[Recorded data Boundary: Start]

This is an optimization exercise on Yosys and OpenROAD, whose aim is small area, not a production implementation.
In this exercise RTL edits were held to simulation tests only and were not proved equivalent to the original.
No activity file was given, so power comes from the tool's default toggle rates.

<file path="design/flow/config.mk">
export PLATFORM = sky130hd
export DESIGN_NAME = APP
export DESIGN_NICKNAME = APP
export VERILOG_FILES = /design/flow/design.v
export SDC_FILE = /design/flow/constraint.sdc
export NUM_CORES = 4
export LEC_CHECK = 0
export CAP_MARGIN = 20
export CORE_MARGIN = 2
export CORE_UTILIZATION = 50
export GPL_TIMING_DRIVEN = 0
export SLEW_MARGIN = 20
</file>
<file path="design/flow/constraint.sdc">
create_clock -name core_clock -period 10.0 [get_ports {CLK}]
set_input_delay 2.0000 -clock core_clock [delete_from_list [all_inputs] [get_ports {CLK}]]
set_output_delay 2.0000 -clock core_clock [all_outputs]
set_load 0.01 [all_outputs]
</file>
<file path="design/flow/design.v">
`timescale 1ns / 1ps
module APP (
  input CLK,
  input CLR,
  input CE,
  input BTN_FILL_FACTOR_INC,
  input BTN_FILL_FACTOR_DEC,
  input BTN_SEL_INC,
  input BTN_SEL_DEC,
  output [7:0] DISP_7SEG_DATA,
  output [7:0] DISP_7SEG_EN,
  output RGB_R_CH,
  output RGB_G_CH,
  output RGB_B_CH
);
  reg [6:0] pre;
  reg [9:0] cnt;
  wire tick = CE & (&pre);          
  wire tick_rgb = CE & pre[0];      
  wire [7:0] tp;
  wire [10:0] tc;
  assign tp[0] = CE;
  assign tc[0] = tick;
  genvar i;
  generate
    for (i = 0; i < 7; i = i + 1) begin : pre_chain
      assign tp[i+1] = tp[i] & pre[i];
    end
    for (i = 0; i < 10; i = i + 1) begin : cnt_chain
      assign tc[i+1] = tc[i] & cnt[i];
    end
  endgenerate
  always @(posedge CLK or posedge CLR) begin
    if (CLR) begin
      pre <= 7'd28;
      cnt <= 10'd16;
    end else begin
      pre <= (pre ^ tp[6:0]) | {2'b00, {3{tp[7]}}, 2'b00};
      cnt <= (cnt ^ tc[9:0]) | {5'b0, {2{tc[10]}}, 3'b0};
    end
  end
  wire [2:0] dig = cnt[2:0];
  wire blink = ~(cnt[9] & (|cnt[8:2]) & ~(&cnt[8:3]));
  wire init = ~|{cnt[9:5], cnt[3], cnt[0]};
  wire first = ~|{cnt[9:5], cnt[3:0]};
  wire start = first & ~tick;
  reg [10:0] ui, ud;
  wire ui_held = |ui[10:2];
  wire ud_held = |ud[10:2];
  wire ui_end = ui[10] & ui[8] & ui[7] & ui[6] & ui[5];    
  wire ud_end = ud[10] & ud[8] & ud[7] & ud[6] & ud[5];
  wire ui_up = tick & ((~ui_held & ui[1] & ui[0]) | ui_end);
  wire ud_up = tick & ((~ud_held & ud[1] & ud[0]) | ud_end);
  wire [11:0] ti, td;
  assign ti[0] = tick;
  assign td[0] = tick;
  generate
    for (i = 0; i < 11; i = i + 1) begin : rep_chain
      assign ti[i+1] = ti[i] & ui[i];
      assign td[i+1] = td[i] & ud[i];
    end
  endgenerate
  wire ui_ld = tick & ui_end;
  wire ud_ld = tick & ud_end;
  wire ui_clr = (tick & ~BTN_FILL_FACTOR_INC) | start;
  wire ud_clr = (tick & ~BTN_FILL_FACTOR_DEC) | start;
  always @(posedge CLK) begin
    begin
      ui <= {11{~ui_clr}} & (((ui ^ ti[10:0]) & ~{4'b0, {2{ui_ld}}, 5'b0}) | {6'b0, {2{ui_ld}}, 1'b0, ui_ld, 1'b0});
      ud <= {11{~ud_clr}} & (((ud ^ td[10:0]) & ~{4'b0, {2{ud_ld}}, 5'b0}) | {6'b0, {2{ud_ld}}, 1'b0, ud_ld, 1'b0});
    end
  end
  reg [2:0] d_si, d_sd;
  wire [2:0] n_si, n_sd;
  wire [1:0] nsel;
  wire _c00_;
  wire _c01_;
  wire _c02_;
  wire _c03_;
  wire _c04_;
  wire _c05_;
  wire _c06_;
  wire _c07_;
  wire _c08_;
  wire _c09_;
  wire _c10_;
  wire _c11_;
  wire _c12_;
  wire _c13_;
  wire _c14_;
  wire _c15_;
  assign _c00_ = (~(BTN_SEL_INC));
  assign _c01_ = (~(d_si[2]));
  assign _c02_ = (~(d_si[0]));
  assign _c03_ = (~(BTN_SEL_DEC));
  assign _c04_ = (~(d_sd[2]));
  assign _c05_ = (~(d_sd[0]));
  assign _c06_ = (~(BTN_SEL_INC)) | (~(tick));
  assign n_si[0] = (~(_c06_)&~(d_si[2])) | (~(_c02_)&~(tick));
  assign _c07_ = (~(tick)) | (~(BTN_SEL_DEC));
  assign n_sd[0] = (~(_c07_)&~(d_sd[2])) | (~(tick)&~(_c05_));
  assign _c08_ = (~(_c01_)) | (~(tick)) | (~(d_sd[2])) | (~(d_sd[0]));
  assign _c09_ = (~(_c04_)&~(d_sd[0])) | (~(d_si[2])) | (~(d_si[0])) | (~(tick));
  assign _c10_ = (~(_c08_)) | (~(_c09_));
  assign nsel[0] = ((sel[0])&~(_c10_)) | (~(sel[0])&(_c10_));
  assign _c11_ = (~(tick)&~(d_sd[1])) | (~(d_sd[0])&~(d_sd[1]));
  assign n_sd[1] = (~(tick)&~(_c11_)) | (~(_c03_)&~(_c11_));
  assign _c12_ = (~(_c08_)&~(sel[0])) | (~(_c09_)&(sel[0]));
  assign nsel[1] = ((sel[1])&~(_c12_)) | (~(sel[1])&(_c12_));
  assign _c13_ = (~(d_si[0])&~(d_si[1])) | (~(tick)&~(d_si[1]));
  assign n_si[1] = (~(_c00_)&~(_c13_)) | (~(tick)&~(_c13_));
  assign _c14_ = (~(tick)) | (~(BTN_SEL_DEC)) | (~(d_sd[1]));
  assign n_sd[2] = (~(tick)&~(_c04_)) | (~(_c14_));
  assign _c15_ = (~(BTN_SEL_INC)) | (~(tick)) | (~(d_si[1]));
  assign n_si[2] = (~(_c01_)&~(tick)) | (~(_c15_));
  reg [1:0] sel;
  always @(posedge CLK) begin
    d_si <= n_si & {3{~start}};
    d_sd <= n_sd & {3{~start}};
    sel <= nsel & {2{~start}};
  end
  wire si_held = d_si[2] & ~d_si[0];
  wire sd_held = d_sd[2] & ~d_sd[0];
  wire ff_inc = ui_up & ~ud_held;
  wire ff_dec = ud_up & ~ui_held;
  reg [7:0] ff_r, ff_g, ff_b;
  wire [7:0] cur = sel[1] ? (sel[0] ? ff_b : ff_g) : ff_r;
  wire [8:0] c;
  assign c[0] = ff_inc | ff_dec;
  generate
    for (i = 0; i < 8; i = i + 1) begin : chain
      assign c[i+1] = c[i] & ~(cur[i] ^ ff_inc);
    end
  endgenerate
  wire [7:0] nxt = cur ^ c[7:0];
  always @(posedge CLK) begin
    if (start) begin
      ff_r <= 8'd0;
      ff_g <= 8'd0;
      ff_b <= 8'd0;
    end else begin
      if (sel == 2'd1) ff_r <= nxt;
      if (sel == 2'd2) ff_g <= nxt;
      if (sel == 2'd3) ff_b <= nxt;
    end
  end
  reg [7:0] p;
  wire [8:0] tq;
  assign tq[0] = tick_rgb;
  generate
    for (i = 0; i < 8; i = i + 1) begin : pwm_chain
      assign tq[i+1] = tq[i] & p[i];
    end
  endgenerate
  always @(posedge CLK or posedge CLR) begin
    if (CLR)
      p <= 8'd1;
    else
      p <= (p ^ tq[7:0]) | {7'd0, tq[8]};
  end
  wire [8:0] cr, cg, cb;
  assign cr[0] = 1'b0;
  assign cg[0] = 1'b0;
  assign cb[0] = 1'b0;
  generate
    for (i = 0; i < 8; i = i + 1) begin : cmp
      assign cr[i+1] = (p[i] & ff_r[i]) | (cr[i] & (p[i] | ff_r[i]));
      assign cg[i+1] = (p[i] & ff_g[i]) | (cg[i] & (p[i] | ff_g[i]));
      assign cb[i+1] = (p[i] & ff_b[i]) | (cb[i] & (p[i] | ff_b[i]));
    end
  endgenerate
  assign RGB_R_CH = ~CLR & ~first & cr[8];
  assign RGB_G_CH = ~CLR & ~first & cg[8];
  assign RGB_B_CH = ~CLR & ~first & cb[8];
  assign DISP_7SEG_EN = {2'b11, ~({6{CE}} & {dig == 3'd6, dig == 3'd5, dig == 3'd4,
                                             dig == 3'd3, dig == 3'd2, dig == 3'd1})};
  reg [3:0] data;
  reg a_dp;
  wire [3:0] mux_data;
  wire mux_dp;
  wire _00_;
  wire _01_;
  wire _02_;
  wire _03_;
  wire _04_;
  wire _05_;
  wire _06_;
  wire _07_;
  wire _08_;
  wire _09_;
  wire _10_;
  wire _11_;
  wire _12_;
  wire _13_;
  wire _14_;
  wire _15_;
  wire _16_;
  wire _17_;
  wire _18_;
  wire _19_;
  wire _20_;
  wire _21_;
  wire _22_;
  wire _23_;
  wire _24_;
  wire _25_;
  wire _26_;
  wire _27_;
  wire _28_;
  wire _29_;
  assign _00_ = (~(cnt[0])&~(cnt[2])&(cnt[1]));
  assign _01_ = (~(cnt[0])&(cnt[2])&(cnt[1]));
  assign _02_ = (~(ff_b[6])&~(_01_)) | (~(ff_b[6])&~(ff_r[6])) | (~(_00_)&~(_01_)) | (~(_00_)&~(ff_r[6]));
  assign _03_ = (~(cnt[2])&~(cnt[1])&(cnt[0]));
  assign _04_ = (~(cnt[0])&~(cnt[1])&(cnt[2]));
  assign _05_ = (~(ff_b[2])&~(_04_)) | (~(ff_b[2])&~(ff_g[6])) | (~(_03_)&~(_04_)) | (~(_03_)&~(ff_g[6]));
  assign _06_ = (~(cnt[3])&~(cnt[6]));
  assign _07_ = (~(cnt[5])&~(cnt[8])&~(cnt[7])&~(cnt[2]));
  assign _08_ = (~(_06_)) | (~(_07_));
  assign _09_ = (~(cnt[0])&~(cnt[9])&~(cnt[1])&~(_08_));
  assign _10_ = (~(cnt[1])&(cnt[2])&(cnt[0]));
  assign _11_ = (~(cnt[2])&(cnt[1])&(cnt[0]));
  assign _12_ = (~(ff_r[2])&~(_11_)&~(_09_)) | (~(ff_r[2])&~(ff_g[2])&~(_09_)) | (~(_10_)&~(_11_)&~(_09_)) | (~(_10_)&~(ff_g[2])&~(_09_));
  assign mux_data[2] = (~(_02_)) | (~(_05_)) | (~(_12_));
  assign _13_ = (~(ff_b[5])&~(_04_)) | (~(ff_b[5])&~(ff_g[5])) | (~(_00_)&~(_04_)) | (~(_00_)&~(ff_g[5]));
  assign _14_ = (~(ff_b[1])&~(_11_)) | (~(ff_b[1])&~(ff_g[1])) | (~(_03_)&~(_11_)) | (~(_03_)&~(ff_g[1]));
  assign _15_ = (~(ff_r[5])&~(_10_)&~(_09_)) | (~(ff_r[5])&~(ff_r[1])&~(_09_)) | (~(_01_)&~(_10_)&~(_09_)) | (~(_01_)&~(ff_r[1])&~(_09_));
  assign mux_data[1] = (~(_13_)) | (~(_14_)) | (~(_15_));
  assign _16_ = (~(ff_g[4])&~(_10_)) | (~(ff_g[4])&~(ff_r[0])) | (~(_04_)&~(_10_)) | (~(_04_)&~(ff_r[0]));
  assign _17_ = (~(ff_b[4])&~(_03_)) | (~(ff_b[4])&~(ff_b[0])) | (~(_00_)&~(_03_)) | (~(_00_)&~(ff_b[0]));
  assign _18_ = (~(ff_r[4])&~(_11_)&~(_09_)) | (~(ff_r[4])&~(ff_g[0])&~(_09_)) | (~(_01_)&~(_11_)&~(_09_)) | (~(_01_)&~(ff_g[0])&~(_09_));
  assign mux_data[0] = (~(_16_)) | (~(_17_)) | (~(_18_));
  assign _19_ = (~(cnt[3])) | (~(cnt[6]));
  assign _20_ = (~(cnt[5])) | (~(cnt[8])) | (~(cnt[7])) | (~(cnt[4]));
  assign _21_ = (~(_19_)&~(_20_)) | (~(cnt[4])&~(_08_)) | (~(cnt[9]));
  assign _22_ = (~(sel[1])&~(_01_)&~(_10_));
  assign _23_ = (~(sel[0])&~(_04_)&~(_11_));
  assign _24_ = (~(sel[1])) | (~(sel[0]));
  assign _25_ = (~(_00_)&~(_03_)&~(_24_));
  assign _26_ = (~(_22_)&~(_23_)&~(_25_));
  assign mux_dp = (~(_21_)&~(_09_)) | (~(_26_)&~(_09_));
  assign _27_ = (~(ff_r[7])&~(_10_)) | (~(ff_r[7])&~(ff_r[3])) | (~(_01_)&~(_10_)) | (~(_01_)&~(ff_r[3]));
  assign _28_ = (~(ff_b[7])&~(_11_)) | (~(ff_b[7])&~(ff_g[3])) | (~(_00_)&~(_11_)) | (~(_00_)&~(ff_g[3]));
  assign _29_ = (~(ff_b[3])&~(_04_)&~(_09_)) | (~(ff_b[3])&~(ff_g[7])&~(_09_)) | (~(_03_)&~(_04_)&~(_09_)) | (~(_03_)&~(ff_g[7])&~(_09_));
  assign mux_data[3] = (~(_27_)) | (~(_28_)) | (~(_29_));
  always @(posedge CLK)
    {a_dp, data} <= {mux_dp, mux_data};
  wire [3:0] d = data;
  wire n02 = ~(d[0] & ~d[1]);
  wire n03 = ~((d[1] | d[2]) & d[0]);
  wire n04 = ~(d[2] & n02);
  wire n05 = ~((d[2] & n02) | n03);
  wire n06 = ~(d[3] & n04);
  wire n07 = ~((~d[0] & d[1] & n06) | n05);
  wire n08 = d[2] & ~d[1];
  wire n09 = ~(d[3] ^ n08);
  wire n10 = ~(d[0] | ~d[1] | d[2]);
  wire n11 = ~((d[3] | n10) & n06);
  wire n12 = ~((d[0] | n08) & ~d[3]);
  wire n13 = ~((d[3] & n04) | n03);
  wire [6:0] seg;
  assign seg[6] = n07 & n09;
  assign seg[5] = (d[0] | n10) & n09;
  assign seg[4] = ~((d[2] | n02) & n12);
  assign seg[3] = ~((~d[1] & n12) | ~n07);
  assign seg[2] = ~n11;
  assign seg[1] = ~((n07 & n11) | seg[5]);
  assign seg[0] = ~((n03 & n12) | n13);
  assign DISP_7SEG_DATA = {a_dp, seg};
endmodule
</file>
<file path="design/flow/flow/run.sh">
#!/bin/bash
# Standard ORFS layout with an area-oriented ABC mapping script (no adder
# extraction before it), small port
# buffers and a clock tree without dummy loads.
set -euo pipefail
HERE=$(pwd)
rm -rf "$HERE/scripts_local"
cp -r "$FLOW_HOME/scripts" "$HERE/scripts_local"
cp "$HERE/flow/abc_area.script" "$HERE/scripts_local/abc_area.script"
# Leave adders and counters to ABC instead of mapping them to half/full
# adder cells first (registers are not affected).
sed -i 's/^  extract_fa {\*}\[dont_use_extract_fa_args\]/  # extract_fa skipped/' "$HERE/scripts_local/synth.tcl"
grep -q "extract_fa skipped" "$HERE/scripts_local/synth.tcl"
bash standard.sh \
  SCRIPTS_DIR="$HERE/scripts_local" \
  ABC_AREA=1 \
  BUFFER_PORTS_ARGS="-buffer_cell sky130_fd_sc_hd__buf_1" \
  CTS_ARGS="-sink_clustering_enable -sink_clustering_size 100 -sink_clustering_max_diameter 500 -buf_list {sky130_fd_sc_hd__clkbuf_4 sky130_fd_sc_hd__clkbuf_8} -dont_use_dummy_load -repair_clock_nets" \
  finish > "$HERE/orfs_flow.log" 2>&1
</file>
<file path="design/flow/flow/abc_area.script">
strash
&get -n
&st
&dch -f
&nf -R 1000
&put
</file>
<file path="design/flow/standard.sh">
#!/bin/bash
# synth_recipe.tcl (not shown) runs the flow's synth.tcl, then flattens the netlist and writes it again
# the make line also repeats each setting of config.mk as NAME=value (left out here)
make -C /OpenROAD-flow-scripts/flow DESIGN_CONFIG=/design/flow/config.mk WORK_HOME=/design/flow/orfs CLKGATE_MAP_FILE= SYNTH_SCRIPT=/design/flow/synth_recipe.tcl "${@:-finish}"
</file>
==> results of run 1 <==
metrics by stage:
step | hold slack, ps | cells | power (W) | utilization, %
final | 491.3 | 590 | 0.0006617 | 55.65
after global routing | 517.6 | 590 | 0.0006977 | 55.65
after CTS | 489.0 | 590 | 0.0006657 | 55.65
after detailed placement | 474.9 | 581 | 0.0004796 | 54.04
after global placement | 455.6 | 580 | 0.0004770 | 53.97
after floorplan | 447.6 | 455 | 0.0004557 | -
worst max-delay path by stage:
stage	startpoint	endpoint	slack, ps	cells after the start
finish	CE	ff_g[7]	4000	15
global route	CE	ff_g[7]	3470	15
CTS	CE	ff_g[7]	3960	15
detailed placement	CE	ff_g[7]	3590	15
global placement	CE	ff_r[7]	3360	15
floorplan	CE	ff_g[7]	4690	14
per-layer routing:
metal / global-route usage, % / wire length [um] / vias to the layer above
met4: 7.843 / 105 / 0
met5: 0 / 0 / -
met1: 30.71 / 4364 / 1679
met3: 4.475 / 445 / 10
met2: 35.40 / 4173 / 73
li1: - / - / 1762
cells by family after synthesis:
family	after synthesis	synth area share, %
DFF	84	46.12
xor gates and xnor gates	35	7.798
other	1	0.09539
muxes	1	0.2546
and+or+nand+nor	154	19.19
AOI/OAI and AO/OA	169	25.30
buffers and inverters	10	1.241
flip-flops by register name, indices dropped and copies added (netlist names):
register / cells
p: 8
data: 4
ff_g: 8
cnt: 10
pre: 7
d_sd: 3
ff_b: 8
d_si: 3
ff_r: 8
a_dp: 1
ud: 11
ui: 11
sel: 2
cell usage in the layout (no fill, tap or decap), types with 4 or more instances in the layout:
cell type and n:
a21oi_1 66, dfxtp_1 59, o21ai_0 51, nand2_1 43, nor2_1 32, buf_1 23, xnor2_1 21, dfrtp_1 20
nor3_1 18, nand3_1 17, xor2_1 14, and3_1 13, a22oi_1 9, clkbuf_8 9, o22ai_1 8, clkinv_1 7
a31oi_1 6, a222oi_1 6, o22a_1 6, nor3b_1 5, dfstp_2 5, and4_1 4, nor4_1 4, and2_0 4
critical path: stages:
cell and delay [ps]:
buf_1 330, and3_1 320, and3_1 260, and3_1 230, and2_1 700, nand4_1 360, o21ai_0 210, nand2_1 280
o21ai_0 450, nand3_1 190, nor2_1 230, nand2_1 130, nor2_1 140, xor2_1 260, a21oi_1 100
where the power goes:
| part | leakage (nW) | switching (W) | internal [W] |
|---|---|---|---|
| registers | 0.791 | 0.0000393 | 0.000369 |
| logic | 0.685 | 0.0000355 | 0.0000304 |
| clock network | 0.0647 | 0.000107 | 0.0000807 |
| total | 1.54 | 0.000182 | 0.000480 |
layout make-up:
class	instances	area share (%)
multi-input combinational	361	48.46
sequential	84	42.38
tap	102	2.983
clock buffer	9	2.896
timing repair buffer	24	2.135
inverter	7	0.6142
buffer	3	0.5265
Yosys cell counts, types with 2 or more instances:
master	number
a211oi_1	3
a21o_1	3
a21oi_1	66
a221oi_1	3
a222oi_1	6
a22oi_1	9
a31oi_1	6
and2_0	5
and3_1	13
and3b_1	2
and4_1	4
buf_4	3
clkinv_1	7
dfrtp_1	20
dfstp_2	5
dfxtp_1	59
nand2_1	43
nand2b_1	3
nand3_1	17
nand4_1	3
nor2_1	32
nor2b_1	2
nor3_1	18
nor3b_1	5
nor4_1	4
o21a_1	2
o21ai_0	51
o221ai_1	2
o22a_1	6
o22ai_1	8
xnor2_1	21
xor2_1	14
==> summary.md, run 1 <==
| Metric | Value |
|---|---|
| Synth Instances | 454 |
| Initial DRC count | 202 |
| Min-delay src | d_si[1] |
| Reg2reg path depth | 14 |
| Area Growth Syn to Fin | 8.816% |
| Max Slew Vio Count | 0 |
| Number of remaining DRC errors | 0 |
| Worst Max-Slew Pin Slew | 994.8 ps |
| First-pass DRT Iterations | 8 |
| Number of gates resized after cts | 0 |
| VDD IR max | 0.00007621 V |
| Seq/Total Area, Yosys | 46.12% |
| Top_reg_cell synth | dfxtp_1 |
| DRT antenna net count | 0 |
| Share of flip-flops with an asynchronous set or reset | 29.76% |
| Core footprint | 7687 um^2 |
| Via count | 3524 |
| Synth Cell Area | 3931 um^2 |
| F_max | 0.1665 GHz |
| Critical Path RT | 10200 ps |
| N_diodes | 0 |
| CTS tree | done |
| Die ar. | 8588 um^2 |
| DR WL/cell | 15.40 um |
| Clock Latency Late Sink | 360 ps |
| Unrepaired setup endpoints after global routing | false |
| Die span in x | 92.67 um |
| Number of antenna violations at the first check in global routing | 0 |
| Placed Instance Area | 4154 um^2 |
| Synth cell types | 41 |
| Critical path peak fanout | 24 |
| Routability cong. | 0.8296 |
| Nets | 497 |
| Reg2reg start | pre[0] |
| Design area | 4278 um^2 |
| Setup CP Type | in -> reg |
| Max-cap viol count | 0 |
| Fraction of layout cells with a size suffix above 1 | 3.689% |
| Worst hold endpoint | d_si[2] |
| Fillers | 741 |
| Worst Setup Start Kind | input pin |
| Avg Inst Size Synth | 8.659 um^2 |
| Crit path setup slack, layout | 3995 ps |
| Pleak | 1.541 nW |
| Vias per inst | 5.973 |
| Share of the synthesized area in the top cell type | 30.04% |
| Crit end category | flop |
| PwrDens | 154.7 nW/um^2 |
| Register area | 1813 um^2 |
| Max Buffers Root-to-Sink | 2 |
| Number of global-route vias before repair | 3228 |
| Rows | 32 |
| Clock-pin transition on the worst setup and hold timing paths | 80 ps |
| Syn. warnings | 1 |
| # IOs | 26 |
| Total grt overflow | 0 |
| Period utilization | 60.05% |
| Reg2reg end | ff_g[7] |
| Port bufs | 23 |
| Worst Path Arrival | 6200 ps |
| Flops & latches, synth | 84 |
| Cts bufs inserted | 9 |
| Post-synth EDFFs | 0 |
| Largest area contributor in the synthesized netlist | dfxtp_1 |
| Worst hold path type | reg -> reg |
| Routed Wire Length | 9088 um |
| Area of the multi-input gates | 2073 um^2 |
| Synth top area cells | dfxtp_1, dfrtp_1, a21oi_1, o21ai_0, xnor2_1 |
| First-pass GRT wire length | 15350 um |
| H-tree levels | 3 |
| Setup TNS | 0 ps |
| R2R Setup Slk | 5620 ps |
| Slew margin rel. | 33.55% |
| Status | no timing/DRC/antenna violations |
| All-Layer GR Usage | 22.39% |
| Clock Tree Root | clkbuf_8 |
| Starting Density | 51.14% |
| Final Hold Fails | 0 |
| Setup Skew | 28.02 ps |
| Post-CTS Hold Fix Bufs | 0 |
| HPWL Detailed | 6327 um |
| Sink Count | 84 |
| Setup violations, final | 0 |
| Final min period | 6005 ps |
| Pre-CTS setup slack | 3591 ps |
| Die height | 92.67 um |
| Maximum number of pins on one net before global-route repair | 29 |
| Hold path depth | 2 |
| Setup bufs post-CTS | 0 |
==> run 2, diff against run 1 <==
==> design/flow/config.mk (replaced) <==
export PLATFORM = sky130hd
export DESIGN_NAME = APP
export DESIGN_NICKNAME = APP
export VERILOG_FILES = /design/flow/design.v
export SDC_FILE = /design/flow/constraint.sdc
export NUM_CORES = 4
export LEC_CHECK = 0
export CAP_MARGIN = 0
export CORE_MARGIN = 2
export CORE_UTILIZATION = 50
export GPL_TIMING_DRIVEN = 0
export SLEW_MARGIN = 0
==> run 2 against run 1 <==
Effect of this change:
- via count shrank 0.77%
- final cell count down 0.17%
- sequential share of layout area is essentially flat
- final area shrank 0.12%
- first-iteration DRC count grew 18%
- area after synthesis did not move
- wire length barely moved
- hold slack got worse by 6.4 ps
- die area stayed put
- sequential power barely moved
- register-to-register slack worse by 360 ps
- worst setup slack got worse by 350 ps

[Recorded data Boundary: End]

> Your assignment: Reprint exactly the lines above that start at the one with "assign _c00_ = (~(BTN_SEL_INC));" and end at the one with "reg [7:0] p;", keeping both and adding none.

> Written response:
  assign _c00_ = (~(BTN_SEL_INC));
  assign _c01_ = (~(d_si[2]));
  assign _c02_ = (~(d_si[0]));
  assign _c03_ = (~(BTN_SEL_DEC));
  assign _c04_ = (~(d_sd[2]));
  assign _c05_ = (~(d_sd[0]));
  assign _c06_ = (~(BTN_SEL_INC)) | (~(tick));
  assign n_si[0] = (~(_c06_)&~(d_si[2])) | (~(_c02_)&~(tick));
  assign _c07_ = (~(tick)) | (~(BTN_SEL_DEC));
  assign n_sd[0] = (~(_c07_)&~(d_sd[2])) | (~(tick)&~(_c05_));
  assign _c08_ = (~(_c01_)) | (~(tick)) | (~(d_sd[2])) | (~(d_sd[0]));
  assign _c09_ = (~(_c04_)&~(d_sd[0])) | (~(d_si[2])) | (~(d_si[0])) | (~(tick));
  assign _c10_ = (~(_c08_)) | (~(_c09_));
  assign nsel[0] = ((sel[0])&~(_c10_)) | (~(sel[0])&(_c10_));
  assign _c11_ = (~(tick)&~(d_sd[1])) | (~(d_sd[0])&~(d_sd[1]));
  assign n_sd[1] = (~(tick)&~(_c11_)) | (~(_c03_)&~(_c11_));
  assign _c12_ = (~(_c08_)&~(sel[0])) | (~(_c09_)&(sel[0]));
  assign nsel[1] = ((sel[1])&~(_c12_)) | (~(sel[1])&(_c12_));
  assign _c13_ = (~(d_si[0])&~(d_si[1])) | (~(tick)&~(d_si[1]));
  assign n_si[1] = (~(_c00_)&~(_c13_)) | (~(tick)&~(_c13_));
  assign _c14_ = (~(tick)) | (~(BTN_SEL_DEC)) | (~(d_sd[1]));
  assign n_sd[2] = (~(tick)&~(_c04_)) | (~(_c14_));
  assign _c15_ = (~(BTN_SEL_INC)) | (~(tick)) | (~(d_si[1]));
  assign n_si[2] = (~(_c01_)&~(tick)) | (~(_c15_));
  reg [1:0] sel;
  always @(posedge CLK) begin
    d_si <= n_si & {3{~start}};
    d_sd <= n_sd & {3{~start}};
    sel <= nsel & {2{~start}};
  end
  wire si_held = d_si[2] & ~d_si[0];
  wire sd_held = d_sd[2] & ~d_sd[0];
  wire ff_inc = ui_up & ~ud_held;
  wire ff_dec = ud_up & ~ui_held;
  reg [7:0] ff_r, ff_g, ff_b;
  wire [7:0] cur = sel[1] ? (sel[0] ? ff_b : ff_g) : ff_r;
  wire [8:0] c;
  assign c[0] = ff_inc | ff_dec;
  generate
    for (i = 0; i < 8; i = i + 1) begin : chain
      assign c[i+1] = c[i] & ~(cur[i] ^ ff_inc);
    end
  endgenerate
  wire [7:0] nxt = cur ^ c[7:0];
  always @(posedge CLK) begin
    if (start) begin
      ff_r <= 8'd0;
      ff_g <= 8'd0;
      ff_b <= 8'd0;
    end else begin
      if (sel == 2'd1) ff_r <= nxt;
      if (sel == 2'd2) ff_g <= nxt;
      if (sel == 2'd3) ff_b <= nxt;
    end
  end
  reg [7:0] p;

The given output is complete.